*PROBLEM DESCRIPTION:* Pull every line with "cells" from the material.

Start of RECORDS FOR THIS TASK

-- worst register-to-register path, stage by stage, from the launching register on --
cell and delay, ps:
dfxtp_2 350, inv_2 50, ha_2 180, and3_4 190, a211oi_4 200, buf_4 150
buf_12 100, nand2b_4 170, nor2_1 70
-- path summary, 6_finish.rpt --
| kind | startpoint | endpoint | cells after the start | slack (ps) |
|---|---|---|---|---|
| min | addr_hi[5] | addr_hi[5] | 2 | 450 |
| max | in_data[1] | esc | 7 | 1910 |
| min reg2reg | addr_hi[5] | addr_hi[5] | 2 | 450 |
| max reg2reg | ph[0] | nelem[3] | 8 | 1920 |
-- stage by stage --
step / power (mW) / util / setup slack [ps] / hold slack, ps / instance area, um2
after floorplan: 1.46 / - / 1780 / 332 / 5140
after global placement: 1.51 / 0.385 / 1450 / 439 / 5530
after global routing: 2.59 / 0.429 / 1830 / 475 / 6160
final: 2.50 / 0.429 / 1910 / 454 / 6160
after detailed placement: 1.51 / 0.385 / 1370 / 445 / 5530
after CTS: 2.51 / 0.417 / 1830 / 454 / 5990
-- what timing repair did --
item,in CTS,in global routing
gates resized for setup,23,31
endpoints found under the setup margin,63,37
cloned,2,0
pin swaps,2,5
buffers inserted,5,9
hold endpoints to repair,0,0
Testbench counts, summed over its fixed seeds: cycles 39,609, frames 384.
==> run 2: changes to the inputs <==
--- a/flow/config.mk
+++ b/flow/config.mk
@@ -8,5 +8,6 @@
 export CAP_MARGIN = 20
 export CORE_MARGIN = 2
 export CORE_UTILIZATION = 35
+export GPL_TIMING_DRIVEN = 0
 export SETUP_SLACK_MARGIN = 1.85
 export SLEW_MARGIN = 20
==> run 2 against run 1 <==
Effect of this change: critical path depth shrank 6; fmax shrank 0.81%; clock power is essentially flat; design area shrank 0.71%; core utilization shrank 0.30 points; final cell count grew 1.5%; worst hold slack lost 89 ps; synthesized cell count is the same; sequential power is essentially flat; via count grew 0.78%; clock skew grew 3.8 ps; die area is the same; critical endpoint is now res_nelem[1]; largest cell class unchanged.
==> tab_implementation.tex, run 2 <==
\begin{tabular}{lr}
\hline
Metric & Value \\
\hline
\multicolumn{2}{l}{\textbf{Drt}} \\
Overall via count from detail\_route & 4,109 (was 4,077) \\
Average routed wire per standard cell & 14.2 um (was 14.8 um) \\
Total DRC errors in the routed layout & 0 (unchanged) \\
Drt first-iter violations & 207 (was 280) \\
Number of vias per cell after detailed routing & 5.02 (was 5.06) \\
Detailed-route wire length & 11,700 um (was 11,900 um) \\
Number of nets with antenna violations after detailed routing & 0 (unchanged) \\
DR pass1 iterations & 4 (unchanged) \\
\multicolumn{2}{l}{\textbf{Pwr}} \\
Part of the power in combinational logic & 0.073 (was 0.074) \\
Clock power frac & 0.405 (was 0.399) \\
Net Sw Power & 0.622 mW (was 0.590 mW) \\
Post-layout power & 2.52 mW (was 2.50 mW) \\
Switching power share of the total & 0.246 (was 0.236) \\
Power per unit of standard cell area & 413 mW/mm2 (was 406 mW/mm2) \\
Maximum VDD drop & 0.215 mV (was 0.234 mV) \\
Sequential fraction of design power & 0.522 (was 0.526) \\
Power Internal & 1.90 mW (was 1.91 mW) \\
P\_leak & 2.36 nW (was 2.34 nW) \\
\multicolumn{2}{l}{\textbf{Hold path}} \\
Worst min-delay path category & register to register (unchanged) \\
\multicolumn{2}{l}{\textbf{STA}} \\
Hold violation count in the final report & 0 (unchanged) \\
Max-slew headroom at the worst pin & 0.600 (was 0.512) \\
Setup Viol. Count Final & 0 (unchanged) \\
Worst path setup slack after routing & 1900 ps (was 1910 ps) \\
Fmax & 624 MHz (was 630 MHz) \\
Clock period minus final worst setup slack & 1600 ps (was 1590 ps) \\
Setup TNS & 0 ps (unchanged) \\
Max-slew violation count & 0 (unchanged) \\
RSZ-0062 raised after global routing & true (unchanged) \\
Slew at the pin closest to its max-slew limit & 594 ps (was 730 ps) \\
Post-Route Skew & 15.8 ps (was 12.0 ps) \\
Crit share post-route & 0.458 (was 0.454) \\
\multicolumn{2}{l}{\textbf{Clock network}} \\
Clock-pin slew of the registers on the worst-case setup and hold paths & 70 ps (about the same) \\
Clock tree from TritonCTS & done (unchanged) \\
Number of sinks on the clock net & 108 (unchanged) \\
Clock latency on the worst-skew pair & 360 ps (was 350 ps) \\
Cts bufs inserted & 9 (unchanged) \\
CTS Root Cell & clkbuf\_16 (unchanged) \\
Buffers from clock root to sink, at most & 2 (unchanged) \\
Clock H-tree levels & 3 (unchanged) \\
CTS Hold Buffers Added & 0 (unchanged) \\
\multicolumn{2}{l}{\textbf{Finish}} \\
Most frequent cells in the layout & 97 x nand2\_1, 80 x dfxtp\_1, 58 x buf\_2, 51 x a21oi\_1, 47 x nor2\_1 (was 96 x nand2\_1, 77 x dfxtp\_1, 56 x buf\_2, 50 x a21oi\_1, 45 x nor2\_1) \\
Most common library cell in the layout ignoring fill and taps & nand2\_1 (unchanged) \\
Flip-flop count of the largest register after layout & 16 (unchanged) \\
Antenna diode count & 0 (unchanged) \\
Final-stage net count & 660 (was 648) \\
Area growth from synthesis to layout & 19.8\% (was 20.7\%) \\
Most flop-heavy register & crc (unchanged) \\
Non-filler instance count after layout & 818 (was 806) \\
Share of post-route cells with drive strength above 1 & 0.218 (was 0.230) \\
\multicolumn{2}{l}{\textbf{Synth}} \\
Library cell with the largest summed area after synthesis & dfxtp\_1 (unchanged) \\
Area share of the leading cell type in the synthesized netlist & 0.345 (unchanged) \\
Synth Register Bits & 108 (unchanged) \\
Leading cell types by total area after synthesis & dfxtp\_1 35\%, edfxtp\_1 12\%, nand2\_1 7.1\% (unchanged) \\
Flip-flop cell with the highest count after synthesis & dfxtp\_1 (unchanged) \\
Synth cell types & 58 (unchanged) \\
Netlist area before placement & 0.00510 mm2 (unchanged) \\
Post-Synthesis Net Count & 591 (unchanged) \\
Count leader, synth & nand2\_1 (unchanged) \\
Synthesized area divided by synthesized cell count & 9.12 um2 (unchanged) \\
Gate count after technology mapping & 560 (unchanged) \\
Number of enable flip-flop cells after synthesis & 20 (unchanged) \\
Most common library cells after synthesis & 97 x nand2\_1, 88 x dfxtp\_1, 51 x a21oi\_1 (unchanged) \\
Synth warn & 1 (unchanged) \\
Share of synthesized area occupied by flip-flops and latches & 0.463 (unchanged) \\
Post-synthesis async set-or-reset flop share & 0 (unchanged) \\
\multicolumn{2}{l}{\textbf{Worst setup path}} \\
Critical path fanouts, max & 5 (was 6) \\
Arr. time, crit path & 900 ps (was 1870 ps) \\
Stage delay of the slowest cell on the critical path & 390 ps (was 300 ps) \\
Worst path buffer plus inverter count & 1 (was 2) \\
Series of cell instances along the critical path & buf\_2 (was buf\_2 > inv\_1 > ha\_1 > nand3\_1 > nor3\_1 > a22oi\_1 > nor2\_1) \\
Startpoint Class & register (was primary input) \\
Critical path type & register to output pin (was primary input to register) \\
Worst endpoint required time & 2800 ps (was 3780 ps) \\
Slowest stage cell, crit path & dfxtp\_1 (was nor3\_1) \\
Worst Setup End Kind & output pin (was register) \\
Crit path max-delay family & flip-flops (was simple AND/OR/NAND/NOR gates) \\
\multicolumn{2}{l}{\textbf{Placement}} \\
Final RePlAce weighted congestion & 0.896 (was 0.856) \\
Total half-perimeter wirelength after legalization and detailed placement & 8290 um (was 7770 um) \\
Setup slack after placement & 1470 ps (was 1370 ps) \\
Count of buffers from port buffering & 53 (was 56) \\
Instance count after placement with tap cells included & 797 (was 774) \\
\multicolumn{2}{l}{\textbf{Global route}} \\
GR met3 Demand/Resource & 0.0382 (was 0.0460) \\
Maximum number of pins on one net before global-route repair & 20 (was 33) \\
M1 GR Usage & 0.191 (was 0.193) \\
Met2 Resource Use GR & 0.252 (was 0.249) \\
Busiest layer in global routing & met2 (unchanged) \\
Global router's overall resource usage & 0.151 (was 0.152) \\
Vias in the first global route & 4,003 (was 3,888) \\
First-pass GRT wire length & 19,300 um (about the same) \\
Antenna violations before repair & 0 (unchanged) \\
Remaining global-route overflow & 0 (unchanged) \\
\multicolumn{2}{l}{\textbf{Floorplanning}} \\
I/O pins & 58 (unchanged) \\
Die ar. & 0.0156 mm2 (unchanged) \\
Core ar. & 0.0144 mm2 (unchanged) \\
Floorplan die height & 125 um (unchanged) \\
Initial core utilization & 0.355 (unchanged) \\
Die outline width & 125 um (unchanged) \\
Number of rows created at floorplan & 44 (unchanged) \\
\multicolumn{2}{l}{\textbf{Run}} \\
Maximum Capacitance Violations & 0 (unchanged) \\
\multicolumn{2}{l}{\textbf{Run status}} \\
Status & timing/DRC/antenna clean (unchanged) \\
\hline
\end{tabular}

End of RECORDS FOR THIS TASK

*RESULT BELOW:*
| kind | startpoint | endpoint | cells after the start | slack (ps) |
Most frequent cells in the layout & 97 x nand2\_1, 80 x dfxtp\_1, 58 x buf\_2, 51 x a21oi\_1, 47 x nor2\_1 (was 96 x nand2\_1, 77 x dfxtp\_1, 56 x buf\_2, 50 x a21oi\_1, 45 x nor2\_1) \\
Share of post-route cells with drive strength above 1 & 0.218 (was 0.230) \\
Number of enable flip-flop cells after synthesis & 20 (unchanged) \\
Most common library cells after synthesis & 97 x nand2\_1, 88 x dfxtp\_1, 51 x a21oi\_1 (unchanged) \\
Instance count after placement with tap cells included & 797 (was 774) \\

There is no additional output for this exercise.